How do I order a New Jersey birth certificate?

Use the NJDOH Order a Vital Record page, VitalChek online route, mail forms, the Trenton walk-in service counter or the Local Registrar in the city or town where the birth occurred when that service is available. Prepare a completed application, ID, fee and proof of relationship if required.

How do I get a New Jersey death certificate?

Use the NJDOH vital record order route or the Local Registrar where the death occurred when available. Before ordering, ask the bank, insurer, attorney, court or benefits office whether it needs a certified death certificate and how many copies it requires.

Does NJDOH issue divorce decrees?

No. NJDOH says New Jersey divorce decrees are available through the Superior Court of New Jersey Records Center. NJDOH’s divorce decree page lists 609-421-6100 for more information about certified copies of divorce decrees.

How do I find my New Jersey local health department?

Use NJDOH’s Local Public Health directory or interactive local health department map. Local health departments are often the right route for restaurant sanitary complaints, local disease reporting, school sanitary conditions and town or county public health issues.

How do I find New Jersey immunization records?

Use NJIIS, Docket/myHealthNJ, your health care provider, school or vaccination location. NJIIS is the official repository of immunizations administered to individuals in New Jersey, but missing or out-of-state records may require provider documentation or correction forms.

How do I file a complaint about a New Jersey nursing home or health facility?

Use NJDOH health facility complaint routing or call the complaint hotline at 800-792-9770. Prepare the facility name, address, dates, facts, resident or patient details if appropriate, and supporting documents or photos if available.

How do I look up a New Jersey health facility license?

Use NJDOH Facilities and Licensing or the health facility search tools for hospitals, ambulatory care, nursing homes, assisted living and related regulated facilities. For individual professional licenses such as physicians or nurses, use the appropriate New Jersey Division of Consumer Affairs board.

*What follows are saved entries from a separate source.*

==> src/rtl/ahb_pkg.sv <==
// Shared AHB-Lite encodings and the default-slave state type for the slave router.
package ahb_pkg;

  typedef enum logic [1:0] {
    HT_IDLE   = 2'b00,
    HT_BUSY   = 2'b01,
    HT_NONSEQ = 2'b10,
    HT_SEQ    = 2'b11
  } htrans_e;

  typedef enum logic {
    HR_OKAY  = 1'b0,
    HR_ERROR = 1'b1
  } hresp_e;

  typedef enum logic [1:0] {
    DS_IDLE = 2'b00,
    DS_ERR1 = 2'b01,
    DS_ERR2 = 2'b10
  } ds_state_e;

  // NONSEQ and SEQ are the only transfer types that need a data-phase response.
  function automatic logic trans_active(input logic [1:0] t);
    return (t == HT_NONSEQ) || (t == HT_SEQ);
  endfunction

endpackage

==> src/rtl/ahb_default_slave.sv <==
// Default slave for unmapped or decode-disabled accesses: answers every active
// transfer with the two-cycle ERROR response; IDLE/BUSY get a zero-wait OKAY.
module ahb_default_slave
  import ahb_pkg::*;
(
  input  logic       clk,
  input  logic       rst,
  input  logic       dsel,
  input  logic [1:0] htrans,
  input  logic       hready,
  output logic       hreadyout,
  output logic       hresp
);

  ds_state_e state;
  logic      accept;

  assign accept = dsel && trans_active(htrans) && hready;

  // Outputs are registered next to the state so they already match it.
  always_ff @(posedge clk or posedge rst) begin
    if (rst) begin
      state     <= DS_IDLE;
      hreadyout <= 1'b1;
      hresp     <= HR_OKAY;
    end else begin
      case (state)
        DS_IDLE: begin
          if (accept) begin
            state     <= DS_ERR1;
            hreadyout <= 1'b0;
            hresp     <= HR_ERROR;
          end
        end
        DS_ERR1: begin
          state     <= DS_ERR2;
          hreadyout <= 1'b1;
          hresp     <= HR_ERROR;
        end
        DS_ERR2: begin
          if (accept) begin
            state     <= DS_ERR1;
            hreadyout <= 1'b0;
            hresp     <= HR_ERROR;
          end else begin
            state     <= DS_IDLE;
            hreadyout <= 1'b1;
            hresp     <= HR_OKAY;
          end
        end
        default: begin
          state     <= DS_IDLE;
          hreadyout <= 1'b1;
          hresp     <= HR_OKAY;
        end
      endcase
    end
  end

endmodule
**config.mk**
```make
export PLATFORM = sky130hd
export DESIGN_NAME = sm3_expnd_core_flat
export DESIGN_NICKNAME = d
export VERILOG_FILES = /design/src/rtl/sm3_expnd_if.sv /design/src/rtl/sm3_expnd_core.sv /design/src/flat_wrapper.sv
export SDC_FILE = /design/constraint.sdc
export NUM_CORES = 1
export LEC_CHECK = 0
export BUFFER_PORTS_ARGS = -buffer_cell sky130_fd_sc_hd__buf_4
export CAP_MARGIN = 0
export CORE_MARGIN = 1.5
export CORE_UTILIZATION = 60
export DETAILED_ROUTE_END_ITERATION = 10
export PLACE_DENSITY = 0.89
export SYNTH_ARGS = -nofsm -noshare
export SYNTH_HDL_FRONTEND = slang
export SYNTH_SLANG_ARGS = --single-unit
```
**constraint.sdc**
```tcl
create_clock -name clk -period 3.4 [get_ports clk]
set_input_delay 0.17 -clock clk [delete_from_list [all_inputs] [get_ports clk]]
set_output_delay 0.17 -clock clk [all_outputs]
set_load 0.03 [all_outputs]
```
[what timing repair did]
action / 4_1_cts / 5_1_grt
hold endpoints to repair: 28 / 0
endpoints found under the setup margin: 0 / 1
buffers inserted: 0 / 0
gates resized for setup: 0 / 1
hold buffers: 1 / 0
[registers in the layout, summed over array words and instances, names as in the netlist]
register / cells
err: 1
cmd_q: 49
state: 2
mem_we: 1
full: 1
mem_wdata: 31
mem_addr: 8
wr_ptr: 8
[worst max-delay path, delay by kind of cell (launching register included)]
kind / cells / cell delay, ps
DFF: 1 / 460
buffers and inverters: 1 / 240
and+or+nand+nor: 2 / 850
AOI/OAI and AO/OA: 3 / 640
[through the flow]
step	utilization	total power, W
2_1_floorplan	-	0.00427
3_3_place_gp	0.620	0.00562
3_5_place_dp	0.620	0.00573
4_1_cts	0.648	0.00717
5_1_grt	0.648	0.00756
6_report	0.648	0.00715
$ cat src/rtl/rom_fetch_engine.sv
// Sequential ROM fetch engine: issues addresses, absorbs the ROM's one-cycle read
// latency, and buffers {addr, data} bytes in a prefetch FIFO with a valid/ready head.
module rom_fetch_engine #(
  parameter int unsigned ADDR_WIDTH = 8,
  parameter int unsigned DATA_WIDTH = 8,
  parameter int unsigned FIFO_DEPTH = 4,
  parameter logic [ADDR_WIDTH-1:0] RESET_VECTOR = '0
) (
  input  logic                  CLK,
  input  logic                  RESETN,
  input  logic                  ENABLE,
  output logic [ADDR_WIDTH-1:0] ROM_ADDR,
  input  logic [DATA_WIDTH-1:0] ROM_DATA,
  input  logic                  JUMP,
  input  logic [ADDR_WIDTH-1:0] JUMP_ADDR,
  output logic [DATA_WIDTH-1:0] INSTR,
  output logic [ADDR_WIDTH-1:0] INSTR_ADDR,
  output logic                  INSTR_VALID,
  input  logic                  INSTR_READY
);

  localparam int unsigned PTR_W = (FIFO_DEPTH > 1) ? $clog2(FIFO_DEPTH) : 1;
  localparam int unsigned CNT_W = $clog2(FIFO_DEPTH + 1);

  typedef enum logic [1:0] {
    S_IDLE  = 2'd0,
    S_FETCH = 2'd1,
    S_STALL = 2'd2
  } state_e;

  state_e                 state_q, state_d;
  logic [ADDR_WIDTH-1:0]  fetch_pc_q, fetch_pc_d;
  logic                   inflight_valid_q, inflight_valid_d;
  logic [ADDR_WIDTH-1:0]  inflight_addr_q, inflight_addr_d;
  logic [ADDR_WIDTH-1:0]  addr_mem_q [FIFO_DEPTH];
  logic [ADDR_WIDTH-1:0]  addr_mem_d [FIFO_DEPTH];
  logic [DATA_WIDTH-1:0]  data_mem_q [FIFO_DEPTH];
  logic [DATA_WIDTH-1:0]  data_mem_d [FIFO_DEPTH];
  logic [PTR_W-1:0]       wr_ptr_q, wr_ptr_d;
  logic [PTR_W-1:0]       rd_ptr_q, rd_ptr_d;
  logic [CNT_W-1:0]       count_q, count_d;

  logic credit_ok_c;
  logic issue_c;
  logic push_c;
  logic pop_c;

  // Conservative credit: an in-flight byte reserves a slot, a same-cycle pop frees none.
  assign credit_ok_c = (count_q + CNT_W'(inflight_valid_q)) < CNT_W'(FIFO_DEPTH);
  assign push_c      = inflight_valid_q && !JUMP;
  assign pop_c       = INSTR_VALID && INSTR_READY;

  assign ROM_ADDR    = fetch_pc_q;
  assign INSTR       = data_mem_q[rd_ptr_q];
  assign INSTR_ADDR  = addr_mem_q[rd_ptr_q];
  assign INSTR_VALID = (count_q != '0);

  // FSM state register
  always_ff @(posedge CLK or negedge RESETN) begin
    if (!RESETN) begin
      state_q <= S_IDLE;
    end else begin
      state_q <= state_d;
    end
  end

  // FSM next state
  always_comb begin
    state_d = state_q;
    case (state_q)
      S_IDLE:  if (ENABLE) state_d = S_FETCH;
      S_FETCH: if (!credit_ok_c) state_d = S_STALL;
      S_STALL: if (credit_ok_c) state_d = S_FETCH;
      default: state_d = S_IDLE;
    endcase
    if (!ENABLE) state_d = S_IDLE;
  end

  // FSM output: issue gating; the state itself only tracks it
  always_comb begin
    issue_c = 1'b0;
    if (ENABLE && !JUMP && credit_ok_c) issue_c = 1'b1;
  end

  // Fetch pointer, in-flight tracking and FIFO next state; JUMP overrides everything
  always_comb begin
    fetch_pc_d       = fetch_pc_q;
    inflight_valid_d = 1'b0;
    inflight_addr_d  = inflight_addr_q;
    wr_ptr_d         = wr_ptr_q;
    rd_ptr_d         = rd_ptr_q;
    count_d          = count_q;
    addr_mem_d       = addr_mem_q;
    data_mem_d       = data_mem_q;

    if (JUMP) begin
      fetch_pc_d = JUMP_ADDR;
      rd_ptr_d   = wr_ptr_q;
      count_d    = '0;
    end else begin
      if (issue_c) begin
        inflight_valid_d = 1'b1;
        inflight_addr_d  = fetch_pc_q;
        fetch_pc_d       = fetch_pc_q + ADDR_WIDTH'(1);
      end
      if (push_c) begin
        addr_mem_d[wr_ptr_q] = inflight_addr_q;
        data_mem_d[wr_ptr_q] = ROM_DATA;
        wr_ptr_d             = wr_ptr_q + PTR_W'(1);
      end
      if (pop_c) begin
        rd_ptr_d = rd_ptr_q + PTR_W'(1);
      end
      case ({push_c, pop_c})
        2'b10:   count_d = count_q + CNT_W'(1);
        2'b01:   count_d = count_q - CNT_W'(1);
        default: count_d = count_q;
      endcase
    end
  end

  always_ff @(posedge CLK or negedge RESETN) begin
    if (!RESETN) begin
      fetch_pc_q       <= RESET_VECTOR;
      inflight_valid_q <= 1'b0;
      inflight_addr_q  <= '0;
      wr_ptr_q         <= '0;
      rd_ptr_q         <= '0;
      count_q          <= '0;
      for (int i = 0; i < int'(FIFO_DEPTH); i++) begin
        addr_mem_q[i] <= '0;
        data_mem_q[i] <= '0;
      end
    end else begin
      fetch_pc_q       <= fetch_pc_d;
      inflight_valid_q <= inflight_valid_d;
      inflight_addr_q  <= inflight_addr_d;
      wr_ptr_q         <= wr_ptr_d;
      rd_ptr_q         <= rd_ptr_d;
      count_q          <= count_d;
      addr_mem_q       <= addr_mem_d;
      data_mem_q       <= data_mem_d;
    end
  end

endmodule
## src/rtl/tt_req_scheduler.sv

```systemverilog
// tt_req_scheduler: round-robin arbiter sharing the FSM datapath among
// N_REQ requesters, with bounded grant hold time and an inter-grant guard gap.
//
// Ports:
//   clk      rising-edge clock
//   rst_n    asynchronous active-low reset
//   ena      1 = run, 0 = freeze state, counters and outputs
//   req      level request per requester
//   done     release strobe, only done[owner] is honoured
//   grant    one-hot grant (registered)
//   owner    index of current / last grantee (registered)
//   busy     1 while a grant is held (registered)
//   timeout  1-cycle pulse on forced release at MAX_HOLD (registered)
//   state    debug state: 00 IDLE, 01 GRANT, 10 GUARD
//
// Optional feature: define SCHED_PREEMPT_EN to make requester 0 high
// priority (it preempts any other owner and wins the next arbitration).
module tt_req_scheduler #(
    parameter int N_REQ    = 4,
    parameter int MAX_HOLD = 8,
    parameter int GAP      = 1
) (
    input  logic                     clk,
    input  logic                     rst_n,
    input  logic                     ena,
    input  logic [N_REQ-1:0]         req,
    input  logic [N_REQ-1:0]         done,
    output logic [N_REQ-1:0]         grant,
    output logic [$clog2(N_REQ)-1:0] owner,
    output logic                     busy,
    output logic                     timeout,
    output logic [1:0]               state
);

    localparam int OW = $clog2(N_REQ);
    localparam int HW = $clog2(MAX_HOLD + 1);
    localparam int GW = 4;

    localparam logic [HW-1:0] HOLD_LAST = HW'(MAX_HOLD - 1);
    localparam logic [GW-1:0] GAP_LAST  = GW'((GAP > 0) ? GAP - 1 : 0);
    localparam logic [OW-1:0] PTR_RST   = OW'(N_REQ - 1);

    typedef enum logic [1:0] {
        S_IDLE  = 2'b00,
        S_GRANT = 2'b01,
        S_GUARD = 2'b10
    } state_e;

    state_e          state_q;
    logic [N_REQ-1:0] grant_q;
    logic [OW-1:0]   owner_q;
    logic            busy_q;
    logic            timeout_q;
    logic [HW-1:0]   hold_cnt_q;
    logic [GW-1:0]   gap_cnt_q;
    logic [OW-1:0]   rr_ptr_q;

    // Round-robin search: the lowest offset k (1..N_REQ) from rr_ptr
    // with a set request wins. Scanning offsets downward lets the last
    // hit (smallest offset) overwrite the earlier ones.
    logic            pick_vld;
    logic [OW-1:0]   pick_idx;

    always_comb begin
        pick_vld = 1'b0;
        pick_idx = '0;
        for (int k = N_REQ; k >= 1; k--) begin
            if (req[(int'(rr_ptr_q) + k) % N_REQ]) begin
                pick_vld = 1'b1;
                pick_idx = OW'((int'(rr_ptr_q) + k) % N_REQ);
            end
        end
    end

    // Final selection, possibly overridden by a pending preemption.
    logic            sel_vld_d;
    logic [OW-1:0]   sel_idx_d;
    logic            preempt;

`ifdef SCHED_PREEMPT_EN
    logic            pend_q;

    assign preempt = req[0] & (owner_q != '0);

    always_comb begin
        sel_vld_d = pick_vld;
        sel_idx_d = pick_idx;
        if (pend_q && req[0]) begin
            sel_vld_d = 1'b1;
            sel_idx_d = '0;
        end
    end
`else
    assign preempt   = 1'b0;
    assign sel_vld_d = pick_vld;
    assign sel_idx_d = pick_idx;
`endif

    // Owner-driven release has priority over preemption and timeout.
    logic own_rel;
    logic hold_end;

    assign own_rel  = done[owner_q] | ~req[owner_q];
    assign hold_end = (hold_cnt_q == HOLD_LAST);

    always_ff @(posedge clk or negedge rst_n) begin
        if (!rst_n) begin
            state_q    <= S_IDLE;
            grant_q    <= '0;
            owner_q    <= '0;
            busy_q     <= 1'b0;
            timeout_q  <= 1'b0;
            hold_cnt_q <= '0;
            gap_cnt_q  <= '0;
            rr_ptr_q   <= PTR_RST;
`ifdef SCHED_PREEMPT_EN
            pend_q     <= 1'b0;
`endif
        end else if (ena) begin
            timeout_q <= 1'b0;
            case (state_q)
                S_IDLE: begin
                    if (sel_vld_d) begin
                        state_q    <= S_GRANT;
                        grant_q    <= N_REQ'(1) << sel_idx_d;
                        owner_q    <= sel_idx_d;
                        rr_ptr_q   <= sel_idx_d;
                        busy_q     <= 1'b1;
                        hold_cnt_q <= '0;
`ifdef SCHED_PREEMPT_EN
                        pend_q     <= 1'b0;
`endif
                    end
                end
                S_GRANT: begin
                    if (own_rel || preempt || hold_end) begin
                        grant_q   <= '0;
                        busy_q    <= 1'b0;
                        gap_cnt_q <= '0;
                        timeout_q <= hold_end & ~own_rel & ~preempt;
                        state_q   <= (GAP > 0) ? S_GUARD : S_IDLE;
`ifdef SCHED_PREEMPT_EN
                        pend_q    <= preempt & ~own_rel;
`endif
                    end else begin
                        // Never reaches past HOLD_LAST, so no wrap.
                        hold_cnt_q <= hold_cnt_q + 1'b1;
                    end
                end
                S_GUARD: begin
                    if (gap_cnt_q == GAP_LAST) begin
                        state_q <= S_IDLE;
                    end else begin
                        gap_cnt_q <= gap_cnt_q + 1'b1;
                    end
                end
                default: begin
                    // Unreachable encoding 2'b11: recover to IDLE.
                    state_q <= S_IDLE;
                    grant_q <= '0;
                    busy_q  <= 1'b0;
                end
            endcase
        end
    end

    assign grant   = grant_q;
    assign owner   = owner_q;
    assign busy    = busy_q;
    assign timeout = timeout_q;
    assign state   = state_q;

endmodule
```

Is HealthDepartmentGuide.org the official New Jersey Department of Health website?

No. HealthDepartmentGuide.org is an independent guide that helps users find the right official route. It does not process records, collect payments, file complaints, verify licenses, issue certificates or replace NJ.gov, NJDOH, VitalChek, Local Registrars, NJIIS, Docket or New Jersey professional licensing boards.